久未等到她的回話,陸薄年的心像是被人拿著針狠狠的紮了一下,血水順著針孔流出來,蔓延到四肢百骸,此時的他,竟然連疼都感受不到了。
“很難回答?”陸薄年輕聲的說,整個身體軟綿綿的,猶如踩在了棉花上麵。
夏暖驟然回神,她用力的呼吸著新鮮的氧氣,艱難的蠕動一下喉嚨說:“我——”
不是她不回答,因為根本回答不了好吧。
當年因為她孕期營養嚴重缺乏,再加上生淩小寶的時候身體受創,醫生判定她以後根本無法要二胎。
所以她根本不敢奢求再會有孩子。
而且醫生也曾經告訴她,想要治好淩小寶身上的病,也隻有讓她再次懷孕,然後從胎兒裏提取臍帶血,注入淩小寶的身體,產生新的造血功能。
一想到這些都不可能再完成,夏暖心疼的幾乎無法呼吸。
若在以前,她隻是覺得麵前隻是一道屏障,隻要她爬的高一點,越過那個屏障,就能跨過去。
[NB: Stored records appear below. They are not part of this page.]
## config.mk

```make
export PLATFORM = sky130hd
export DESIGN_NAME = pwm_duty_ramp
export DESIGN_NICKNAME = d
export VERILOG_FILES = /design/src/rtl/pwm_pkg.sv /design/src/rtl/pwm_period_div.sv /design/src/rtl/pwm_duty_ramp.sv
export SDC_FILE = /design/constraint.sdc
export NUM_CORES = 1
export LEC_CHECK = 0
export ABC_AREA = 1
export CAP_MARGIN = 20
export CORE_MARGIN = 2
export CORE_UTILIZATION = 55
export DETAILED_ROUTE_END_ITERATION = 6
export PLACE_DENSITY = 0.79
export SKIP_CTS_REPAIR_TIMING = 1
export SYNTH_ARGS = -nofsm -noshare
export SYNTH_HDL_FRONTEND = slang
export SYNTH_SLANG_ARGS = --single-unit
```

## constraint.sdc

```tcl
create_clock -name clk -period 5.5 [get_ports clk]
set_clock_uncertainty 0.15 [all_clocks]
set_input_delay 1.1 -clock clk [delete_from_list [all_inputs] [get_ports clk]]
set_output_delay 1.1 -clock clk [all_outputs]
set_load 0.01 [all_outputs]
```

## src/rtl/pwm_pkg.sv

```systemverilog
// Shared types and helpers for the PWM duty path.
// Holds the ramp FSM states and the saturating step/clamp arithmetic.
package pwm_pkg;

   typedef enum logic {
      IDLE,
      RAMP
   } state_t;

   localparam int N_DEF = 8;
   localparam int DUTY_MAX = 1 << N_DEF;

   // One step from cur toward tgt; never passes tgt, step 0 acts as 1
   function automatic int unsigned sat_step(
      input int unsigned cur,
      input int unsigned tgt,
      input int unsigned stp
   );
      int unsigned s;
      s = (stp == 0) ? 1 : stp;
      if (cur < tgt)
         return (cur + s >= tgt) ? tgt : cur + s;
      else if (cur > tgt)
         return (cur - tgt <= s) ? tgt : cur - s;
      else
         return cur;
   endfunction

   // Limit a requested duty to the full-on value
   function automatic int unsigned clamp(
      input int unsigned v,
      input int unsigned lim
   );
      return (v > lim) ? lim : v;
   endfunction

endpackage

```

## src/rtl/pwm_period_div.sv

```systemverilog
// Period prescaler: counts period ticks and fires every rate+1 of them.
// Clear has priority; step_en is the terminal-count qualifier.
module pwm_period_div #(
   parameter int RATE_BITS = 16
) (
   input  logic                 clk,
   input  logic                 reset_n,
   input  logic                 clr,
   input  logic                 en,
   input  logic [RATE_BITS-1:0] rate,
   output logic                 step_en
);

   logic [RATE_BITS-1:0] cnt;

   assign step_en = en && (cnt == rate);

   // Count enabled ticks, wrap to zero at the terminal value
   always_ff @(posedge clk) begin
      if (!reset_n) begin
         cnt <= '0;
      end else if (clr) begin
         cnt <= '0;
      end else if (en) begin
         if (cnt == rate)
            cnt <= '0;
         else
            cnt <= cnt + 1'b1;
      end
   end

endmodule

```

## src/rtl/pwm_duty_ramp.sv

```systemverilog
// Soft-start / fade generator feeding the PWM stage.
// Steps duty toward a handshaken target only on PWM period boundaries.
import pwm_pkg::*;

module pwm_duty_ramp #(
   parameter int N = 8,
   parameter int RATE_BITS = 16
) (
   input  logic                 clk,
   input  logic                 reset_n,
   input  logic [N:0]           tgt_duty,
   input  logic                 tgt_valid,
   output logic                 tgt_ready,
   input  logic [N-1:0]         step,
   input  logic [RATE_BITS-1:0] rate,
   input  logic                 period_tick,
   input  logic                 abort,
   output logic [N:0]           duty,
   output logic                 busy,
   output logic                 done
);

   localparam int unsigned LIM = 1 << N;

   state_t     state;
   logic [N:0] tgt_q;
   logic [N:0] tgt_cl;
   logic [N:0] nxt;
   logic       fire;
   logic       tick_en;
   logic       step_en;

   assign tgt_ready = (state == IDLE);
   assign fire      = tgt_valid && tgt_ready;
   assign tick_en   = period_tick && (state == RAMP);
   assign tgt_cl    = (N+1)'(clamp(32'(tgt_duty), LIM));
   assign nxt       = (N+1)'(sat_step(32'(duty), 32'(tgt_q), 32'(step)));

   pwm_period_div #(
      .RATE_BITS(RATE_BITS)
   ) u_div (
      .clk     (clk),
      .reset_n (reset_n),
      .clr     (fire),
      .en      (tick_en),
      .rate    (rate),
      .step_en (step_en)
   );

   // Ramp FSM: accept target, step on prescaled ticks, finish or abort
   always_ff @(posedge clk) begin
      if (!reset_n) begin
         state <= IDLE;
         duty  <= '0;
         tgt_q <= '0;
         busy  <= 1'b0;
         done  <= 1'b0;
      end else begin
         done <= 1'b0;
         case (state)
            IDLE: begin
               if (fire) begin
                  tgt_q <= tgt_cl;
                  if (tgt_cl != duty) begin
                     state <= RAMP;
                     busy  <= 1'b1;
                  end else begin
                     done <= 1'b1;
                  end
               end
            end
            RAMP: begin
               if (abort) begin
                  state <= IDLE;
                  busy  <= 1'b0;
               end else if (step_en) begin
                  duty <= nxt;
                  if (nxt == tgt_q) begin
                     state <= IDLE;
                     busy  <= 1'b0;
                     done  <= 1'b1;
                  end
               end
            end
            default: begin
               state <= IDLE;
               busy  <= 1'b0;
            end
         endcase
      end
   end

endmodule

```

==> flow_summary.ini <==
[critical_path]
worstReg2RegStart = tgt_q[2]
cpPeakStageDelay_ns = 0.56
slowest_stage = clkdlybuf4s50_1
crit_arrival_ns = 5.17
rr_worst_depth = 26
r2r_slack_ns = 1.14
crit_required_ns = 5.55
critical_path.max_fanout = 6
startpoint_type = input pin
cp_common_cell = nand2_1
r2r-end = busy
critPathCaptureType = flop
crit_type = in -> reg

[clocking]
cts_tree = done
htree_levels = 2
cts_root_buf = clkbuf_8
cts.path.max_buffers = 2
clock_sinks = 37
clk_latency_ns = 0.29
cts_inserted_buffers = 5
clk_pin_slew_worst_paths_ns = 0.08

[logic_synthesis]
synth_area_mm2 = 0.00409
ys_top_cells_by_area = dfxtp_1, nand2_1, ha_1
avgSynthCellArea_um2 = 6.20
seq_area_frac_synth_pct = 18.1
synth_cell_types = 44
ys.warnings.count = 0
synthCells = 660
synth_edf_count = 0
async_flop_share_pct = 0
yosys.area.top_type = dfxtp_1
ys.flop_type = dfxtp_1
syn_nets = 744
ys_seq_elements = 37
synth_top_area_share_pct = 18.1

[die]
core_mm2 = 0.00721
initial_core_util_pct = 56.7
num_io_pins = 50
fp.dieH_um = 90.2
die_w_um = 90.2
dieArea_mm2 = 0.00814
fp-row-count = 31

[power_and_ir_drop]
power_leakage_nw = 2.43
ir_drop_v = 0.000114
powerDensity_mw_per_mm2 = 170

[cells_and_area]
drive_gt1_share_pct = 4.36
nFillCells = 682
nets = 794
fin_util_pct = 66.1
seqCellArea_um2 = 741
multi_input_area_mm2 = 0.00286
final_common_cell = nand2_1
antenna_cells = 0
final_cell_mix = nand2_1, inv_1, nand3_1
area_delta_synth_final_pct = 16.6

[place]
dp_hpwl_mm = 9.95
finalWeightedCongestion = 0.962
port_buffers = 49

[routing]
routed_wl_mm = 12.3
dr.pass1.iters = 5
routed_via_density = 5.49
drt-initial-drc-count = 323
wl_per_cell_um = 15.2
vias = 4443
drc = 0
ant_nets = 0

[sta]
fmax_mhz = 195
period_share_pct = 93.1
tightest_slew_ns = 0.608
slew_violations = 0
rsz0062_at_grt = false
setup_tns_ns = 0
final_hold_viol_count = 0
slew-limit-headroom_pct = 59.5
fin_crit_ns = 5.12
setup_viol = 0

[global_routing]
grt_pass1_wl_mm = 19.9
grt-ovfl-total = 0
grt_pass1_vias = 4157
grtUsageTotal_pct = 29.8
grt_max_degree = 14
antenna_found_initial = 0

[worst_hold_path]
min-delay-start = u_div.cnt[0]
holdPathEnd = u_div.cnt[0]
hold_depth = 2
hold_class = reg -> reg

[run_status]
status = finished, final reports clean

[run]
maxCapViolCount = 0
**src/rtl/page_read_sequencer.sv**
```systemverilog
// Read-side page walker: issues one req/ack page read per page of an inclusive,
// wrapping page range within a block, with abort, rd_err and ack-timeout handling.
module page_read_sequencer #(
   parameter int PAGE_BITS  = 6,
   parameter int BLOCK_BITS = 10,
   parameter int TIMEOUT    = 255
) (
   input  logic                            clk2,
   input  logic                            Reset,
   input  logic                            start,
   input  logic                            abort,
   input  logic [BLOCK_BITS-1:0]           block_addr,
   input  logic [PAGE_BITS-1:0]            start_page,
   input  logic [PAGE_BITS-1:0]            last_page,
   output logic                            rd_req,
   output logic [BLOCK_BITS+PAGE_BITS-1:0] rd_addr,
   input  logic                            rd_ack,
   input  logic                            rd_err,
   output logic [PAGE_BITS-1:0]            CurrentPage,
   output logic                            busy,
   output logic                            done,
   output logic                            error,
   output logic                            timeout
);

   localparam int WAIT_W = (TIMEOUT > 1) ? $clog2(TIMEOUT) : 1;
   localparam logic [WAIT_W-1:0] WAIT_LAST = WAIT_W'(TIMEOUT - 1);

   typedef enum logic [1:0] {
      IDLE = 2'd0,
      REQ  = 2'd1,
      GAP  = 2'd2,
      FIN  = 2'd3
   } state_t;

   state_t                  state_r;
   logic [BLOCK_BITS-1:0]   blk_r;
   logic [PAGE_BITS-1:0]    last_r;
   logic [WAIT_W-1:0]       wait_r;
   logic [PAGE_BITS-1:0]    next_page_s;

   // Page increment wraps naturally at 2^PAGE_BITS.
   assign next_page_s = CurrentPage + PAGE_BITS'(1);

   // Sequencer FSM; every output is a register updated alongside the state.
   always_ff @(posedge clk2) begin
      if (Reset) begin
         state_r     <= IDLE;
         blk_r       <= {BLOCK_BITS{1'b0}};
         last_r      <= {PAGE_BITS{1'b0}};
         wait_r      <= {WAIT_W{1'b0}};
         rd_req      <= 1'b0;
         rd_addr     <= {(BLOCK_BITS+PAGE_BITS){1'b0}};
         CurrentPage <= {PAGE_BITS{1'b0}};
         busy        <= 1'b0;
         done        <= 1'b0;
         error       <= 1'b0;
         timeout     <= 1'b0;
      end else begin
         done <= 1'b0;
         case (state_r)
            IDLE: begin
               if (start) begin
                  blk_r       <= block_addr;
                  last_r      <= last_page;
                  CurrentPage <= start_page;
                  rd_addr     <= {block_addr, start_page};
                  wait_r      <= {WAIT_W{1'b0}};
                  error       <= 1'b0;
                  timeout     <= 1'b0;
                  rd_req      <= 1'b1;
                  busy        <= 1'b1;
                  state_r     <= REQ;
               end
            end
            REQ: begin
               if (abort) begin
                  rd_req  <= 1'b0;
                  busy    <= 1'b0;
                  state_r <= IDLE;
               end else if (rd_ack) begin
                  rd_req <= 1'b0;
                  if (rd_err || (CurrentPage == last_r)) begin
                     error   <= rd_err;
                     busy    <= 1'b0;
                     done    <= 1'b1;
                     state_r <= FIN;
                  end else begin
                     state_r <= GAP;
                  end
               end else if (wait_r == WAIT_LAST) begin
                  // Ack never came: rd_req has been high for exactly TIMEOUT cycles.
                  rd_req  <= 1'b0;
                  error   <= 1'b1;
                  timeout <= 1'b1;
                  busy    <= 1'b0;
                  done    <= 1'b1;
                  state_r <= FIN;
               end else begin
                  wait_r <= wait_r + WAIT_W'(1);
               end
            end
            GAP: begin
               if (abort) begin
                  busy    <= 1'b0;
                  state_r <= IDLE;
               end else begin
                  CurrentPage <= next_page_s;
                  rd_addr     <= {blk_r, next_page_s};
                  wait_r      <= {WAIT_W{1'b0}};
                  rd_req      <= 1'b1;
                  state_r     <= REQ;
               end
            end
            FIN: begin
               state_r <= IDLE;
            end
            default: begin
               rd_req  <= 1'b0;
               busy    <= 1'b0;
               state_r <= IDLE;
            end
         endcase
      end
   end

endmodule

```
可是現在,她卻發現那道屏障太高,高的她一眼望不到盡頭。
她捂著臉,任由淚水從指縫間裏流出來,灑落在車裏的真皮坐墊上。
明明已經進入春天,可是夏暖卻覺得通體冰冷,凍的她直打冷戰。
“陸薄年,放過我吧,我們這樣彼此折磨,根本不會有好結果。”夏暖閉上眼睛,忍不住說。
陸薄年冷笑一聲說:“放了你?在你親手殺死我們的孩子時,你叫我如何放過你?那是一條生命,一條鮮活的生命!!!”
自從他的生命力打下屬於夏暖的烙印之後,他全部世界的重心就刻上了夏暖二字。
每當他半夜疼的睡不著的時候,他就將夏暖拿出來對話。
明知道她聽不見看不著摸不到,但是陸薄年就是固執的可怕!
夏暖徹底不知道該說什麽好了,收拾好身體之後,看都沒看陸薄年一眼,直接下了車,走到路邊那裏打車。
陸薄年冷漠的看著夏暖的動作,並未出手阻攔。
在夏暖跳進一輛出租車離開之後,陸薄年從口袋裏摸出煙盒,抽了一根煙,放在口中抽了起來。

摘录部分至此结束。